Wednesday, March 14, 2012

Yearning as Constant Becoming: A Guest for Shabbat


A guest entered a house and asked the head of the house: "From what do you make a living?"
"I don't have a fixed livelihood at home," the host replied, "but the world provides me with what I need to live."The guest asked: "What do you study?"
The host answered, and they continued talking together until they spoke in real earnest, heart to heart. The host began to feel a tremendous yearning to know how to reach a certain level of holiness.
"I will study with you," said the guest. ...
The host escorted him outside. All of a sudden he seized him and started to fly with him.
Thus starts Reb Nachman of Breslov’s story, “The Guest”. I shared this story with our 2011 Bronfman Fellows this week at our closing seminar: Over three days in NYC, we explored with them “New Voices in American Judaism”, and revisited the lessons and defining moments they experienced during their summer in Israel. In some ways their involvement with the Bronfman Community is only beginning, but there was a palpable sense of parting in the air. It was a proper context in which to discuss yearning.
Yearning is the driver of this short story. The ability of the guest to turn a random encounter (“from what do you make a living?”) into a moment of “real earnest” and then of “tremendous yearning” is what allows the host to learn how to fly. It is a powerful reminder of the importance of hosting such guests in our life: the people and moments that take us out of our mundane interactions and awaken a desire for something beyond: yearning.
For Reb Nachman yearning is the most human and the most holy of emotions. When you peel away all the imperfect actions and the rambling thoughts, it is yearning that is left. And it is Shabbat which epitomizes the move from mundane existence to a sense of yearning.

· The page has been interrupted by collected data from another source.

Source: an optimization exercise on an open RTL-to-GDS flow (aim: small area). Production flows keep margins and buffers that such runs may drop. Function was checked by simulation only, so behaviour that the tests miss may differ from the original. Power is estimated from default activity; no workload was simulated.

**config.mk**
```make
export PLATFORM = sky130hd
export DESIGN_NAME = matrix_sram_loader
export DESIGN_NICKNAME = matrix_sram_loader
export VERILOG_FILES = /design/flow/design.v
export SDC_FILE = /design/flow/constraint.sdc
export NUM_CORES = 4
export LEC_CHECK = 0
export CAP_MARGIN = 20
export CORE_MARGIN = 2
export CORE_UTILIZATION = 40
export SLEW_MARGIN = 20
```
**constraint.sdc**
```tcl
create_clock -name core_clock -period 11.0 [get_ports {clk}]
set_input_delay 2.2000 -clock core_clock [delete_from_list [all_inputs] [get_ports {clk}]]
set_output_delay 2.2000 -clock core_clock [all_outputs]
set_load 0.01 [all_outputs]
```
**design.v**
```verilog
package matrix_accel_pkg;
  localparam int unsigned WORD_W     = 32;
  localparam int unsigned SIZE_W     = 16;
  localparam int unsigned DEF_ADDR_W = 14;
  localparam int unsigned SA_W = 10;
  localparam int unsigned SB_W = 10;
  localparam int unsigned SC_W = 12;
  localparam logic [11:0] B_BASE_W = 12'd1024;
endpackage
module mul_lo
#(
  parameter int unsigned NX  = 10,
  parameter int unsigned NY  = 10,
  parameter int unsigned K   = 10,
  parameter bit          CIN = 1'b0
) (
  input  logic [NX-1:0] x,
  input  logic [NY-1:0] y,
  output logic [K-1:0]  p,
  output logic          ovf
);
  logic [K-1:0]  acc [NX];
  logic [K:0]    cy  [NX];
  logic [NX-1:0] hi;     
  logic [NX-1:0] co;     
  for (genvar j = 0; j < K; j++) begin : g_row0
    if (j == 0 && CIN) begin : g_c
      assign acc[0][j] = ~(x[0] & y[0]);
    end else if (j < NY) begin : g_p
      assign acc[0][j] = x[0] & y[j];
    end else begin : g_z
      assign acc[0][j] = 1'b0;
    end
  end
  assign hi[0] = (NY > K) ? (x[0] & (|(y >> K))) : 1'b0;
  assign co[0] = 1'b0;
  for (genvar i = 1; i < NX; i++) begin : g_rows
    assign cy[i][i] = (i == 1 && CIN) ? (x[0] & y[0]) : 1'b0;
    for (genvar j = 0; j < K; j++) begin : g_col
      if (j < i) begin : g_keep
        assign acc[i][j] = acc[i-1][j];
      end else begin : g_add
        logic pp;
        assign pp = (j - i < NY) ? (x[i] & y[j-i]) : 1'b0;
        assign acc[i][j]  = acc[i-1][j] ^ pp ^ cy[i][j];
        assign cy[i][j+1] = (acc[i-1][j] & pp) | (acc[i-1][j] & cy[i][j]) | (pp & cy[i][j]);
      end
    end
    assign co[i] = (i < K) ? cy[i][K] : 1'b0;
    assign hi[i] = (NY + i > K) ? (x[i] & (|(y >> (K - i)))) : 1'b0;
  end
  assign p   = acc[NX-1];
  assign ovf = |{hi, co};
endmodule
module matrix_sram_loader
(
  input  logic              clk,
  input  logic              rst,
  input  logic              cfg_valid,
  output logic              cfg_ready,
  input  logic [15:0]       cfg_size_a,
  input  logic [15:0]       cfg_size_b,
  input  logic [15:0]       cfg_size_c,
  input  logic [31:0]       s_data,
  input  logic              s_valid,
  output logic              s_ready,
  output logic [13:0]       avm_address,
  output logic              avm_chipselect,
  output logic              avm_write,
  output logic [31:0]       avm_writedata,
  output logic [3:0]        avm_byteenable,
  input  logic              avm_waitrequest,
  output logic              mult_start,
  input  logic              mult_valid,
  output logic              busy,
  output logic              error
);
  localparam int unsigned SA_W = matrix_accel_pkg::SA_W;
  localparam int unsigned SB_W = matrix_accel_pkg::SB_W;
  localparam int unsigned SC_W = matrix_accel_pkg::SC_W;
  localparam logic [2:0] ST_IDLE0 = 3'b000;
  localparam logic [2:0] ST_IDLE  = 3'b001;
  localparam logic [2:0] ST_HDR   = 3'b010;
  localparam logic [2:0] ST_LOADA = 3'b110;
  localparam logic [2:0] ST_LOADB = 3'b111;
  localparam logic [2:0] ST_START = 3'b100;
  localparam logic [2:0] ST_WAIT  = 3'b101;
  logic [2:0]      st_q, st_d;
  logic [SA_W-1:0] sa_q;
  logic [SB_W-1:0] sb_q;
  logic [SC_W-1:0] sc_q;
  logic            error_q;
  logic            wr_q, wr_d;
  logic [11:0]     wa_q, wa_d;    
  logic [31:0]     wd_q, wd_d;
  logic            st_idle, st_busy, st_load, st_loadb;
  logic            wr_done, wr_req, reject, last;
  logic [SA_W-1:0] ma;
  logic [SB_W-1:0] mb;
  logic [SC_W-1:0] mc;
  logic [9:0]      pa;
  logic [11:0]     pb;
  logic            ovf_a, ovf_b;
  logic [12:0]     wa_inc;
  assign st_idle  = (st_q == ST_IDLE);
  assign st_busy  = st_q[2] | st_q[1];
  assign st_load  = st_q[2] & st_q[1];
  assign st_loadb = (st_q == ST_LOADB);
  assign wr_done  = wr_q & ~avm_waitrequest;
  assign wa_inc   = 13'(wa_q) + 13'd1;
  assign ma = st_busy ? sa_q : cfg_size_a[SA_W-1:0];
  assign mb = st_busy ? sb_q : cfg_size_b[SB_W-1:0];
  assign mc = st_busy ? sc_q : cfg_size_c[SC_W-1:0];
  mul_lo #(.NX(SB_W), .NY(SA_W), .K(10), .CIN(1'b1)) u_mul_a (
    .x(mb), .y(ma), .p(pa), .ovf(ovf_a)
  );
  mul_lo #(.NX(SB_W), .NY(SC_W), .K(12), .CIN(1'b0)) u_mul_b (
    .x(mb), .y(mc), .p(pb), .ovf(ovf_b)
  );
  assign reject = (cfg_size_a[SA_W-1:0] == '0) | (cfg_size_b[SB_W-1:0] == '0) |
                  (cfg_size_c[SC_W-1:0] == '0) |
                  (|cfg_size_a[15:SA_W]) | (|cfg_size_b[15:SB_W]) | (|cfg_size_c[15:SC_W]) |
                  ovf_a | ovf_b | (pb[11] & pb[10] & (|pb[9:0]));
  assign last = st_loadb ? ({wa_inc[12:10] - 3'd1, wa_inc[9:0]} == {1'b0, pb})
                         : (wa_q[9:0] == pa);
  always_comb begin
    st_d   = st_q;
    wr_req = 1'b0;
    wa_d   = wa_inc[11:0];
    wd_d   = s_data;
    case (st_q)
      ST_IDLE0: st_d = ST_IDLE;
      ST_IDLE:  if (cfg_valid && !reject) st_d = ST_HDR;
      ST_HDR: begin
        if (!wr_q) begin
          wr_req = 1'b1;
          wa_d   = '0;
          wd_d   = {{(16-SB_W){1'b0}}, sb_q, {(16-SA_W){1'b0}}, sa_q};
        end else if (wr_done) begin
          if (!wa_q[0]) begin
            wr_req = 1'b1;
            wd_d   = {{(32-SC_W){1'b0}}, sc_q};
          end else begin
            st_d = ST_LOADA;
          end
        end
      end
      ST_LOADA, ST_LOADB: begin
        wr_req = s_valid & ~wr_q;
        if (st_loadb && (wa_q[11:10] == 2'b00)) wa_d = matrix_accel_pkg::B_BASE_W;
        if (wr_done && last) st_d = st_loadb ? ST_START : ST_LOADB;
      end
      ST_START: st_d = ST_WAIT;
      ST_WAIT:  if (mult_valid) st_d = ST_IDLE;
      default:  st_d = ST_IDLE;
    endcase
    wr_d = wr_req | (wr_q & avm_waitrequest);
  end
  always_ff @(posedge clk or posedge rst) begin
    if (rst) begin
      st_q    <= ST_IDLE0;
      error_q <= 1'b0;
      wr_q    <= 1'b0;
      wa_q    <= '0;
      wd_q    <= '0;
    end else begin
      st_q    <= st_d;
      error_q <= st_idle & cfg_valid & reject;
      wr_q    <= wr_d;
      if (wr_req) begin
        wa_q <= wa_d;
        wd_q <= wd_d;
      end
    end
  end
  always_ff @(posedge clk) begin
    sa_q <= ma;
    sb_q <= mb;
    sc_q <= mc;
  end
  assign cfg_ready      = st_idle;
  assign busy           = st_busy;
  assign mult_start     = (st_q == ST_START);
  assign s_ready        = st_load & ~wr_q;
  assign error          = error_q;
  assign avm_address    = {wa_q, 2'b00};
  assign avm_write      = wr_q;
  assign avm_chipselect = wr_q;
  assign avm_writedata  = wd_q;
  assign avm_byteenable = {4{wr_q}};
endmodule
```
**run.sh**
```bash
#!/bin/bash
# synth_recipe.tcl (not shown) runs the flow's synth.tcl, then flattens the netlist and writes it again
# the make line also repeats each setting of config.mk as NAME=value (left out here)
make -C /OpenROAD-flow-scripts/flow DESIGN_CONFIG=/design/flow/config.mk WORK_HOME=/design/flow/orfs CLKGATE_MAP_FILE= SYNTH_SCRIPT=/design/flow/synth_recipe.tcl finish
```
==> results.txt <==
[cells in the mapped netlist (all sizes together), types with 4 or more instances]
library cell  number  share of area, %
a21oi             24               1.6
and2              15               1.3
and3               5              0.42
buf               21               1.9
clkbuf            25               1.3
dfrtp             49                16
dfxtp             32               8.6
fa                91                24
ha                19               3.2
inv               80               4.0
mux2               4              0.65
mux2i             32               5.1
nand2            144               7.2
nand2b             6              0.50
nand3             14              0.94
nand4              8              0.67
nor2             102               5.3
nor2b              4              0.33
nor3               8              0.54
nor4              17               1.7
nor4b              4              0.47
o211ai             4              0.40
o21ai             55               3.7
o221ai             8              0.94
o22ai             13               1.1
o31ai              4              0.40
xnor2              8              0.94
xor2              11               1.3
[logic make-up after synthesis]
kind of cell,count (synthesis),synth area share [%]
flops,81,25.0
fa+ha+maj,110,27.6
buf+inv,127,7.25
mux,36,5.71
simple gates,340,20.8
xor+xnor,19,2.23
compound gates,134,11.4
other cells,1,0.0502
[sequential cells by signal (all words and copies together), names as in the netlist]
register,count
wd_q,32
sc_q,12
wa_q,12
sa_q,10
sb_q,10
st_q,3
error_q,1
wr_q,1
[stage by stage]
step / setup slack [ns] / cells / power [mW] / hold slack (ns)
floorplan: -0.625 / 849 / 0.626 / 0.427
global placement: -1.78 / 1223 / 0.824 / 0.444
detailed placement: -1.84 / 1223 / 0.830 / 0.455
CTS: -1.01 / 1243 / 1.14 / 0.463
global route: -1.21 / 1243 / 1.20 / 0.486
finish: -0.808 / 1243 / 1.13 / 0.464
[final timing paths]
path	startpoint	to	depth (start not counted)
worst min register to register	sb_q[4]$_DFF_P_	wd_q[20]$_DFFE_PP0P_	2
worst min-delay path	sb_q[4]$_DFF_P_	wd_q[20]$_DFFE_PP0P_	2
worst max register to register	st_q[2]$_DFFE_PP0P_	st_q[0]$_DFFE_PP0P_	32
min in group asynchronous	rst	wa_q[2]$_DFFE_PP0P_	2
worst max-delay path	cfg_size_b[1]	st_q[0]$_DFFE_PP0P_	33
max in group asynchronous	rst	st_q[2]$_DFFE_PP0P_	2
[layer usage]
layer | vias up | global-route usage (%)
met5 | - | 0
met4 | 0 | 7.26
met3 | 43 | 4.48
met2 | 246 | 40.4
met1 | 3260 | 34.0
li1 | 3135 | -
[cell type report]
class / count / area [um2]
fillers: 1728 / 8270
multi-input cells: 641 / 5320
flip-flops and latches: 81 / 1870
repair buffers: 195 / 1810
inverters: 81 / 310
well taps: 229 / 287
clock buffers: 9 / 225
clock inverters: 7 / 60.1
[critical path, delay by kind of cell]
kind	cells	cell delay, ns
and+or+nand+nor	9	1.86
AOI/OAI and AO/OA	1	0.23
adders and majority gates	19	7.49
buffers and inverters	4	0.22
[repair_timing]
action	in CTS	in global routing
pin swaps	62	26
gates cloned	0	0
setup endpoints to repair	3	3
buffers inserted	4	0
resized for setup	35	12
[power by group through the flow]
stage	Sequential [mW]	Clock [mW]	Combinational [mW]
floorplan	0.392	0	0.234
global placement	0.399	0	0.425
detailed placement	0.400	0	0.431
CTS	0.394	0.298	0.443
global route	0.402	0.312	0.483
finish	0.395	0.292	0.439
==> results.txt <==
outcome finished with violations; Failed Checks setup timing; sw frac 36.0%; final core utilization 54.4%; drt initial violations 450; Synth Instances 848; VDD IR max 0.0769 mV; Synth Warn # 7; sequential share of power 35.0%; crit end category flip-flop; WL met1 10.6 mm; H-tree depth 3; Sink Count 81; post-route ant nets 0; Slew Limit Fails 0; register area share after synthesis 25.0%; row cnt 49; detailed placement HPWL 19.9 mm; Post-Syn Area 7470 um2; Via density 5.38; top-level port count 143; P_int 0.721 mW; initial antenna violation count 0; Final #Nets 1205; WP data required 11.20 ns; commonest cells after routing, fill and taps aside nand2_1 (144), clkdlybuf4s50_1 (134), nor2_1 (99); # DRC 0; pwr/cell area 114 nW/um2; TritonCTS Buffers 9; Max clock buf depth 2; DIE WIDTH 141 um; CP Launch Type input port; commonest register cell after synthesis dfrtp_1; reg-to-reg setup timing slack 0.35 ns; Worst Path Max Fanout 3; min-delay worst type reg -> reg; register bit total from synthesis 81; Remaining Overflow, GRT 0; Post-synth EDFFs 0; Async SR Flop Fraction 60.5%; first-pass iteration count of the detailed router 6; layout cell share with drive strength beyond 1 18.7%; I/O Buffers 140; syn avg cell area 8.81 um2; Worst slew margin 25.8%; fin crit share 107%; Clk pwr share 26.0%; MaxCap Viol Count 0; Combinational Power Share 39.0%; clock root buffer clkbuf_16; most frequent CP cell fa_2; Worst Skew 0.00806 ns; Worst-Margin Slew 1.11 ns; CP peak stage delay 0.60 ns; wirelength, routed 24.0 mm; full die area 19800 um2; die height 141 um; Hold Buf Count CTS 0; Worst-path clk slew 0.07 ns; gpl congestion 1.03; wire length on met2 11.3 mm; WL/cell 19.3 um; unique cell type count in the Yosys netlist 65; CTS tree done; synth-to-layout area growth 32.2%; fmax 84.7 MHz; leak pwr 4.11 nW; GRT Total Usage 24.8%; largest net degree at the start of global routing 50; commonest non-fill, non-tap cell in the layout nand2_1; initial cell density of the core 41.2%; min cycle time layout 11.81 ns; Fin. Hold Viols 0; setup TNS -2.21 ns; final setup fails 3; Final Cell Area 9880 um2; number of global-route vias before repair 6691; RSZ-0062 raised after global routing yes; DR vias 6684; met3 wire len 1.47 mm; top layer in use met4; P_sw 0.406 mW; Worst-Skew Late Latency 0.35 ns; crit path DAT 12.00 ns; worst setup margin -0.808 ns; CP Class in -> reg; slowest CP cell fa_2; CORE AREA 18100 um2; Diodes inserted 0; first-pass GRT wire length 37.7 mm; placed inst area 9460 um2

## port drivers added, routing unchanged
No port has a modelled driver above. Below, the same layout with a new extraction and two added sets of constraints. Step 1, drivers: a clkbuf_16 drives clk and a buf_2 each remaining input, both assumed. Step 2 times the ports against the registers' clock, not the clock port: input delays grow and output delays shrink by t, the midpoint of the rising clock arrivals with the driver on. Slacks: no drivers / after step 1 / after step 2; pairs: no drivers / after step 1.
t, ns: 0.386
setup WS [ns]: -0.808 / -0.814 / -1.199
slew at the worst register clock pin (ns): 0.07 / 0.07
worst data-port slew with drivers (ns): 0.05
The setup slack of this run moves by -0.006 ns with the drivers and by -0.391 ns with both steps.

Vayakhel-Pekudei, this week’s parsha, opens with a description of the Shabbat:

For six days is work to be made,
but on the seventh day there is to be holiness for you,
Shabbat, Shabbat-ceasing, for God;
Exodus 35:2
שֵׁשֶׁת יָמִים, תֵּעָשֶׂה מְלָאכָה,
וּבַיּוֹם הַשְּׁבִיעִי יִהְיֶה לָכֶם קֹדֶשׁ
שַׁבַּת שַׁבָּתוֹן, לַה'.
שמות לה:ב

Perhaps the most mystifying part of Shabbat is that transition from work week secularity to Shabbat holiness. It is a hard transition to create, so we use various rituals to guide us through it. Some light candles, others leave the house for a synagogue. My family drinks single malt whiskey.
The Talmud (Beitzah 16) describes the transition from “six days of work” to holiness as a moment when a person cracks open and cries out “Oy Vay! Where has my soul been all week?” [The Rabbis are playfully interpreting the Biblical verse שָׁבַת וַיִּנָּפַשׁ “Shabbat VaYinafash” (Exodus 31:17). They pun “Shabbat? Vay-Nefesh!”]. Shabbat becomes the moment when a person catches themselves and suddenly realizes: “Where have I been all week? How can I collect myself now and become present in my life?”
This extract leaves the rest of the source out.